This design comes from an exercise in tuning for small area, a short achievable clock period and few clock cycles on the open sky130 flow, not from production work.
Power and IR drop assume default switching activity.

Setup of rev 12:
## proc
module proc (
    clk, rst,
    imem_addr, imem_rd, imem_rdata,
    dmem_addr, dmem_wdata, dmem_wr, dmem_rd, dmem_rdata,
    wb_en, wb_reg, wb_data, st_en, st_addr, st_data, halt
    );
    input  wire        clk;
    input  wire        rst;
    output wire [15:0] imem_addr;
    output wire        imem_rd;
    input  wire [15:0] imem_rdata;
    output wire [15:0] dmem_addr;
    output wire [15:0] dmem_wdata;
    output wire        dmem_wr;
    output wire        dmem_rd;
    input  wire [15:0] dmem_rdata;
    output wire        wb_en;
    output wire [2:0]  wb_reg;
    output wire [15:0] wb_data;
    output wire        st_en;
    output wire [15:0] st_addr;
    output wire [15:0] st_data;
    output wire        halt;
    function stop_op;
        input [15:0] i;
        begin
            stop_op = (i[15:13] == 3'b001) | (i[15:11] == 5'b00000) |
                      ((i[15:13] == 3'b011) & (i[11] & ~i[12] | i[7]));
        end
    endfunction
    reg  [15:1] fa;               
  ...
For scale: about 140 I/O pins, roughly 0.024 sq mm of cells after synthesis.
clock: 12.0 ns
lec_check: 0
abc_area: 1
cap_margin: 20
core_margin: 2
core_utilization: 40
slew_margin: 20
standard.sh (not shown) runs the stock make flow with config.mk's settings and CLKGATE_MAP_FILE= SYNTH_SCRIPT=/design/flow/synth_recipe.tcl, a recipe that flattens the netlist after the stock synthesis.
==> flow/flow/run.sh <==
#!/bin/bash
set -euo pipefail
bash standard.sh SETUP_SLACK_MARGIN=8 finish > make.log 2>&1
Relative to rev 12, the following input files were edited for rev 13:
--- a/flow/design.v
+++ b/flow/design.v
@@ -27,24 +27,26 @@
         begin
             stop_op = (i[15:13] == 3'b001) | (i[15:11] == 5'b00000) |
                       ((i[15:13] == 3'b011) & (i[11] & ~i[12] | i[7]));
         end
     endfunction
     reg  [15:1] fa;               
     reg         issue;            
     reg         l1, l2;           
     reg         iv1, iv2;         
     reg  [1:0]  ib1, ib2;         
     reg         fstop;            
-    reg  [15:0] q0, q1, q2, q3;
-    reg  [2:0]  qc;
+    reg  [15:0] q0, b0, b1, b2;
+    reg         qv;               
+    reg  [1:0]  bc;               
+    reg  [1:0]  rp, wp;           
     reg  [15:1] pcd;              
     reg         dstop;            
     reg  [15:0] rf [0:7];
     reg  [7:0]  rfv;              
     reg         ev;
     reg  [15:0] eA, eB;
     reg  [7:0]  eimm;
     reg         esx;              
     reg  [1:0]  ebk;              
     reg  [2:0]  edst;
     reg         ewr, eld, est, ehalt;
@@ -105,23 +107,24 @@
         ({16{rs_sum}}  & sum) |
         ({16{rs_xor}}  & (opA ^ opB)) |
         ({16{rs_andn}} & (opA & ~opB)) |
         ({16{rs_sh}}   & shres) |
         ({16{rs_btr}}  & btr) |
         ({16{rs_imm}}  & eimm16) |
         ({16{rs_slbi}} & {opA[7:0], eimm[7:0]}) |
         ({16{rs_set}}  & {15'b0, setv}) |
         ({16{rs_link}} & rB);
     wire [15:0] ir = q0;
     wire [4:0]  op = ir[15:11];
-    wire dv = (qc != 3'd0) & ~dstop;
+    wire [2:0] qc = {1'b0, bc} + {2'b0, qv};
+    wire dv = qv & ~dstop;
     wire is_rr    = (op == 5'b11011);                   
     wire is_rsh   = (op == 5'b11010);                   
     wire is_set   = (op[4:2] == 3'b111);                
     wire is_btr   = (op == 5'b11001);
     wire is_ia    = (op[4:2] == 3'b010);                
     wire is_ish   = (op[4:2] == 3'b101);                
     wire is_st    = (op == 5'b10000);
     wire is_ld    = (op == 5'b10001);
     wire is_stu   = (op == 5'b10011);
     wire is_lbi   = (op == 5'b11000);
     wire is_slbi  = (op == 5'b10010);
@@ -191,22 +194,24 @@
     wire [3:0] fA = ~useA ? 4'b1000 :
                     sA_E ? 4'b0001 :
                     sA_M1 ? 4'b0010 :
                     sA_M2 ? 4'b0100 : 4'b1000;
     wire [3:0] fB = ~useB ? 4'b1000 :
                     (ev & ewr & (edst == rsB)) ? 4'b0001 :
                     (m1wrv & (m1dst == rsB)) ? 4'b0010 :
                     (m2wrv & (m2dst == rsB)) ? 4'b0100 : 4'b1000;
     assign imem_rd = issue;
     assign imem_addr = {fa, 1'b0};
     wire push = l2 & ~redirect;
+    wire to_q0 = (bc == 2'd0) & (~qv | d_go);
+    wire [15:0] bhead = (rp == 2'd0) ? b0 : (rp == 2'd1) ? b1 : b2;
     wire [15:1] fa_seq = issue ? fa + 15'd1 : fa;
     wire fstop_nr = (push & stop_op(imem_rdata)) ? 1'b1 :
                     (d_go & is_br) ? 1'b0 : fstop;
     wire [2:0] qc_go   = qc - 3'd1 + {2'b0, l2};
     wire [2:0] qc_nogo = qc + {2'b0, l2};
     function nbusy;
         input [1:0] b;
         begin
             nbusy = (issue & (fa[2:1] == b)) | (iv1 & (ib1 == b)) | (iv2 & (ib2 == b));
         end
     endfunction
@@ -223,37 +228,39 @@
             iv1 <= 1'b0; iv2 <= 1'b0;
             fstop <= 1'b0;
         end else begin
             fa <= redirect ? rtarget : fa_seq;
             issue <= redirect ? issue_r : issue_nr;
             l1 <= issue & ~redirect;
             l2 <= l1 & ~redirect;
             iv1 <= issue; iv2 <= iv1;
             fstop <= redirect ? 1'b0 : fstop_nr;
         end
         ib1 <= fa[2:1]; ib2 <= ib1;
-        if (rst | redirect) begin
-            qc <= 3'd0;
-        end else begin
-            qc <= d_go ? qc_go : qc_nogo;
+        if (l2) begin
+            if (wp == 2'd0) b0 <= imem_rdata;
+            if (wp == 2'd1) b1 <= imem_rdata;
+            if (wp == 2'd2) b2 <= imem_rdata;
         end
-        if (d_go) begin
-            q0 <= (l2 && qc == 3'd1) ? imem_rdata : q1;
-            q1 <= (l2 && qc == 3'd2) ? imem_rdata : q2;
-            q2 <= (l2 && qc == 3'd3) ? imem_rdata : q3;
-            q3 <= imem_rdata;
+        if (d_go) q0 <= (bc != 2'd0) ? bhead : imem_rdata;
+        else if (~qv) q0 <= imem_rdata;
+        if (rst | redirect) begin
+            qv <= 1'b0;
+            bc <= 2'd0;
+            rp <= 2'd0;
+            wp <= 2'd0;
         end else begin
-            if (l2 && qc == 3'd0) q0 <= imem_rdata;
-            if (l2 && qc == 3'd1) q1 <= imem_rdata;
-            if (l2 && qc == 3'd2) q2 <= imem_rdata;
-            if (l2 && qc == 3'd3) q3 <= imem_rdata;
+            qv <= d_go ? ((bc != 2'd0) | push) : (qv | push);
+            bc <= bc + {1'b0, push & ~to_q0} - {1'b0, d_go & (bc != 2'd0)};
+            if (d_go & (bc != 2'd0)) rp <= (rp == 2'd2) ? 2'd0 : rp + 2'd1;
+            if (push & ~to_q0) wp <= (wp == 2'd2) ? 2'd0 : wp + 2'd1;
         end
         if (rst) begin
             pcd <= 15'd0;
             dstop <= 1'b0;
         end else begin
             if (redirect) pcd <= rtarget;
             else if (d_go) pcd <= pc2;
             if (d_go & is_halt) dstop <= 1'b1;
         end
         if (rst) ev <= 1'b0;
         else ev <= d_go;
--- outcome ---
- Last weighted congestion value of the routability-driven placer, rev 13 vs rev 12: down by a few percent
- Looking at group drawing the most power, the registers result is from rev 13; the combinational logic one comes from rev 12.
- Share of cell area taken by multi-input logic gates delta for rev 13 relative to rev 12: 0.81 points lower
- Rev 13 vs. rev 12: internal power dropped about 28%; number of flip-flops and latches grew by 4; global-route usage stayed essentially flat; cell count now smaller; number of clock buffer instances in the layout grew by about 6.5%.
- According to the power report, total power for rev 13 is lower than for rev 12.
- On sequential share of layout area: between rev 13 and rev 12, it ends up lower for rev 12.
No functional check of the RTL was part of any run of this note.

==> afterwards: timing with drivers on the ports <==
In the flow no input, the clock included, has a driving cell. The finished layouts below were timed again as built, in two steps. Step 1 (the two cells are an assumption about what drives the block):
set clk [get_ports {clk}]
set_driving_cell -lib_cell sky130_fd_sc_hd__clkbuf_16 $clk
set_driving_cell -lib_cell sky130_fd_sc_hd__buf_2 [delete_from_list [all_inputs] $clk]
Step 2 adds t to the input delays and takes it off the output delays; t is the mean of the earliest and latest rising clock arrival at the registers after step 1. Input paths then give back, and output paths get back, about the clock's delay inside the block. Three values: no drivers, after step 1, after step 2; two values: the first two.
| run | t (ns) | setup slack, ns | worst setup path after step 2 | worst register clock-pin slew, ns |
|---|---|---|---|---|
| rev 12 | 0.658 | 7.813 / 7.813 / 7.550 | input to register | 0.06 / 0.06 |
| rev 13 | 0.660 | 7.819 / 7.819 / 7.765 | input to register | 0.07 / 0.07 |
After both steps every run listed still meets setup and hold. The setup slack of rev 12, which loses most, moves by 0.000 ns with the drivers and by -0.263 ns with both steps.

○ ○ ○ ○

● **BRIEF**: All lines from the one with "0.07 / 0.07 |" through the final line of the listing above are to be restated word for word; the lines before it are left out.

● **RESULT**:
| rev 13 | 0.660 | 7.819 / 7.819 / 7.765 | input to register | 0.07 / 0.07 |
After both steps every run listed still meets setup and hold. The setup slack of rev 12, which loses most, moves by 0.000 ns with the drivers and by -0.263 ns with both steps.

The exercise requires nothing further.